Checkmate - Dorothy Dunnett [134]
They would, of course, fight to the death for their honour. But the Duke would no doubt see that if Guînes were lost, Calais could hardly be retaken. Whereas (Lady Grey was word perfect on this point) if a strong force were to relieve Guînes and repulse the French army, the occupiers of Calais might be besieged in turn and starved into submission.
It was all perfectly true. It was not Lord Grey’s fault that the Duke of Savoy had no army, and that those troops he had, he was saving to protect the Low Countries, not to lose lives and prestige in pulling English chestnuts out of a peculiarly horrendous French fire. Two small bands of Spanish soldiers were sent to help Lord Grey at Guînes, of whom thirty-five men got into the citadel and five only lived to get out of it.
By Sunday night, the cuttings had reached the ditches and started to drain them. At dawn on Monday, the bombardment began which was to subject the Mary bulwark between the fortress gate and the town to nine thousand cannon shot in forty-eight hours, dislodge the English counter-battery and breach the bastion.

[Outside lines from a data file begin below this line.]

### run.sh
#!/bin/bash
# OpenROAD 26Q1-2900-gdf79404cd8, Yosys 0.63+post, stock flow scripts
make -C /OpenROAD-flow-scripts/flow DESIGN_CONFIG=/design/flow/config.mk WORK_HOME=/design/flow/orfs finish
### config.mk
export PLATFORM = sky130hd
export DESIGN_NAME = demodulator
export DESIGN_NICKNAME = demodulator
export VERILOG_FILES = /design/flow/design.v
export SDC_FILE = /design/flow/constraint.sdc
export NUM_CORES = 4
export LEC_CHECK = 1
export CORE_AREA = 10 10 70 70
export DIE_AREA = 0 0 80 80
### constraint.sdc
current_design demodulator

set clk_period 1.8
set clk_io_pct 0.2

create_clock -name clk0 -period $clk_period [get_ports {clk}]

set non_clock_inputs [all_inputs -no_clocks]
set_input_delay [expr $clk_period * $clk_io_pct] -clock clk0 $non_clock_inputs
set_output_delay [expr $clk_period * $clk_io_pct] -clock clk0 [all_outputs]
### design.v
module demodulator #(
    parameter OUTPUT_WIDTH = 12,
    parameter ACC_WIDTH = 2 * OUTPUT_WIDTH + 4   
)(
    input clk,
    input rst,
    input mode_sel,  
    input signed [OUTPUT_WIDTH-1:0] recv_sig,   
    input [OUTPUT_WIDTH-1:0] sine_c,            
    output reg data_out                         
);
    wire signed [2*OUTPUT_WIDTH-1:0] mult_result;
    reg signed [ACC_WIDTH-1:0] acc;
    wire signed [OUTPUT_WIDTH-1:0] sine_signed = sine_c;
    assign mult_result = recv_sig * sine_signed;
    always @(posedge clk or posedge rst) begin
        if (rst)
            acc <= 0;
        else
            acc <= acc + mult_result;
    end
    reg [7:0] sample_count;
    always @(posedge clk or posedge rst) begin
        if (rst) begin
            sample_count <= 0;
            data_out <= 0;
        end else begin
            sample_count <= sample_count + 1;
            if (sample_count == 8'd255) begin  
                sample_count <= 0;
                if (mode_sel == 1'b0) begin
                    data_out <= (acc >= 0) ? 1'b1 : 1'b0;
                end else begin
                    data_out <= (acc >= (1 << (ACC_WIDTH-2))) ? 1'b1 : 1'b0;
                end
                acc <= 0;  
            end
        end
    end
endmodule
==> flow_metrics.env <==
# source this file to load flow results
export IMPL_filler_cell_count=396
export IMPL_synth_seq_share_pct=57.69
export IMPL_rr_startpoint="sample_count[0]$_DFF_PP0_"
export IMPL_clk_pin_slew_ns=0.06
export IMPL_hold_class="input port to asynchronous set/reset pin"
export IMPL_grt_pass1_vias=284
export IMPL_yosysWarnings=57
export IMPL_hpwl_um=496.5
export IMPL_layout_drive_gt1_share_pct=9.091
export IMPL_warnings=49
export IMPL_cts_setup_buffers=0
export IMPL_drt_pass1_iterations=4
export IMPL_worstPathRequired_ns=1.44
export IMPL_worstSkewPairLatency_ns=0.26
export IMPL_die_x_um=80
export IMPL_syn_to_final_growth_pct=29.17
export IMPL_fp_utilization_pct=11.43
export IMPL_worst_clock_skew_ns=0.01034
export IMPL_critPathLaunch="data_out$_DFFE_PP0N_"
export IMPL_grt_max_degree=10
export IMPL_cp_depth=1
export IMPL_cp_max_fo=2
export IMPL_slowest_delay_ns=0.46
export IMPL_htreeDepth=1
export IMPL_critPathKind="register to output port"
export IMPL_power_total_w=0.0003645
export IMPL_num_rows=21
export IMPL_fmaxAchievable_mhz=701.8
export IMPL_post_cts_resized=0
export IMPL_num_antenna_cells=0
export IMPL_path_cells="clkdlybuf4s50_1"
export IMPL_min_period_ns=1.425
export IMPL_gr_usage_all_layers_pct=2.448
export IMPL_critPathCaptureType="output port"
export IMPL_regToRegEndpoint="sample_count[3]$_DFF_PP0_"
export IMPL_synth_flops=9
export IMPL_die_area_um2=6400
export IMPL_cts_tree="yes"
export IMPL_worst_path_max_delay_cell="clkdlybuf4s50_1"
export IMPL_flop_area_um2=225.2
export IMPL_totalNegativeSetupSlack_ns=0
export IMPL_tightest_slew_ns=0.3301
export IMPL_ys_cells=37
export IMPL_routed_via_density=3.356
export IMPL_port_buffers=3
export IMPL_vias=302
export IMPL_finalHoldViolations=0
export IMPL_setup_viol_count_final=0
export IMPL_ys_types=15
export IMPL_postLayoutCoreUtil_pct=14.76
export IMPL_synth_chip_area_um2=390.4
export IMPL_coreArea_um2=3416
export IMPL_synthesis_area_um2=390.4
export IMPL_drc_errors=0
export IMPL_rsz0062_at_grt="no"
export IMPL_crit_end="data_out"
export IMPL_die_h_um=80
export IMPL_io_pins=28
export IMPL_cts_buffers=3
export IMPL_arrival_ns=1.06
export IMPL_clock_path_buffers=2
export IMPL_cts_root_buf="clkbuf_4"
export IMPL_worst_path_buf_inv=1
export IMPL_slew_headroom_pct=77.97
export IMPL_postRouteAntennaNets=0
export IMPL_cts_sinks=9
export IMPL_r2r_setup_slack_ns=0.56
export IMPL_status="complete, no violations"
export IMPL_grt_pass1_wl_um=1207
export IMPL_logic_area_um2=153.9
export IMPL_antenna_found_initial=0
export IMPL_startpoint_type="register"
export IMPL_hold_buffers=0
export IMPL_power_per_cell_area_nw_per_um2=722.9
export IMPL_p_leak_nw=0.2074
export IMPL_cp_top_family="buffers and inverters"
export IMPL_gp_congestion=0.7319
export IMPL_reg2reg_depth=4
export IMPL_avgSynthCellArea_um2=10.55
export IMPL_drtIter0Drc=50
export IMPL_maxCapViolations=0
export IMPL_synthCells=37
export IMPL_wl_um=654
export IMPL_grt_overflow_total=0
export IMPL_finalClockPeriodUsage_pct=79.17
export IMPL_wire_per_inst_um=7.267
export IMPL_peakVddDrop_uv=236.1
export IMPL_drv_slew=0
[state kept, by name (all words and copies together) (netlist names)]
register,cells
sample_count,8
data_out,1
[synthesized netlist by cell type]
cell	instances	area share [%]
dfrtp_1	9	58
nor2_1	4	3.8
inv_1	3	2.9
o21ai_0	3	3.8
xor2_1	3	6.7
a21oi_1	2	2.6
nand2_1	2	1.9
nand3_1	2	2.6
nand4_1	2	3.2
or3_1	2	3.2
ha_1	1	3.2
nand3_2	1	2.6
nor2b_1	1	1.6
o31ai_1	1	1.9
xnor2_1	1	2.2
[layer usage]
metal / GRT usage, % / wire (um) / up-vias
met5: 0 / 0 / -
met4: 0.1761 / 0 / 0
met3: 2.386 / 100 / 0
met2: 2.889 / 243 / 15
met1: 3.186 / 309 / 145
li1: - / - / 142
[where the power goes]
group	switching (W)	internal (W)	leakage, nW
Combinational	0.00000429	0.00000392	0.0817
Sequential	0	0.000202	0.111
Clock	0.0000687	0.0000853	0.0150
[metrics by stage]
step | std cells | setup slack (ns) | instance area, um2 | hold slack [ns]
finish | 90 | 0.3750 | 504.2 | 0.3571
global route | 90 | 0.3168 | 504.2 | 0.4002
CTS | 90 | 0.3620 | 504.2 | 0.3771
detailed placement | 86 | 0.5684 | 478.0 | 0.4889
global placement | 86 | 0.5866 | 478.0 | 0.4677
floorplan | 37 | 0.7228 | 390.4 | 0.1879
[worst min path at each step]
stage     start                         to  cells past startpoint
6_report    rst  sample_count[7]$_DFF_PP0_                      2
5_1_grt     rst  sample_count[7]$_DFF_PP0_                      2
4_1_cts     rst  sample_count[6]$_DFF_PP0_                      2
[placed cells by master, fill, tap and decap left out]
| master | netlist | routed |
|---|---|---|
| clkdlybuf4s50_1 | 0 | 3 |
| nand4_1 | 2 | 2 |
| o21ai_0 | 3 | 3 |
| dfrtp_1 | 9 | 9 |
| inv_1 | 3 | 3 |
| xnor2_1 | 1 | 1 |
| o31ai_1 | 1 | 1 |
| xor2_1 | 3 | 3 |
| nand3_1 | 2 | 2 |
| clkbuf_4 | 0 | 3 |
| nand2_1 | 2 | 2 |
| nand3_2 | 1 | 1 |
| nor2b_1 | 1 | 1 |
| ha_1 | 1 | 1 |
| or3_1 | 2 | 2 |
| a21oi_1 | 2 | 2 |
| nor2_1 | 4 | 4 |
| clkbuf_1 | 0 | 1 |
[area by class of cell]
class | instances | area share [%]
flip-flops and latches | 9 | 44.66
inverters | 3 | 2.233
well taps | 46 | 11.41
clock buffers | 4 | 5.211
multi-input cells | 25 | 30.52
repair buffers | 3 | 5.955
[kinds of logic (layout without fill, tap and decap cells)]
logic type	count (synthesis)	after routing	synth area share, %
buf+inv	3	10	2.884
compound gates	6	6	8.333
simple gates	14	14	18.91
fa+ha+maj	1	1	3.205
flops	9	9	57.69
xor+xnor	4	4	8.976
No activity file was given, so power comes from the tool's default toggle rates.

At two o’clock on Monday afternoon the French sent several parties to wade the moat, now only waist-high, and examine the damage. Later, two bands of Gascons attempted to scale the bulwark and inspect it more closely, and retired, pursued by culvers and hackbuts and pots of wild fire: shortly after, the French resumed firing. The eight deafening salvoes they delivered that evening tore open a breach which exposed all the Mary’s defenders.
Night, falling, saved them, but an English captain had lost his life, and a Spanish, and forty or fifty common soldiers. They had then been under siege for five sleepless days before the entire French armed forces. With Lord Grey were his twenty-year-old son Arthur, his cousin Lewis Davie, his nephew Austin Grey, his colleague Henry Palmer, an English captain called Bracknell and an experienced Spanish leader of Alva’s called Montdragon. The quality of the leadership was undoubted; and in Grey of Wilton’s case, supreme.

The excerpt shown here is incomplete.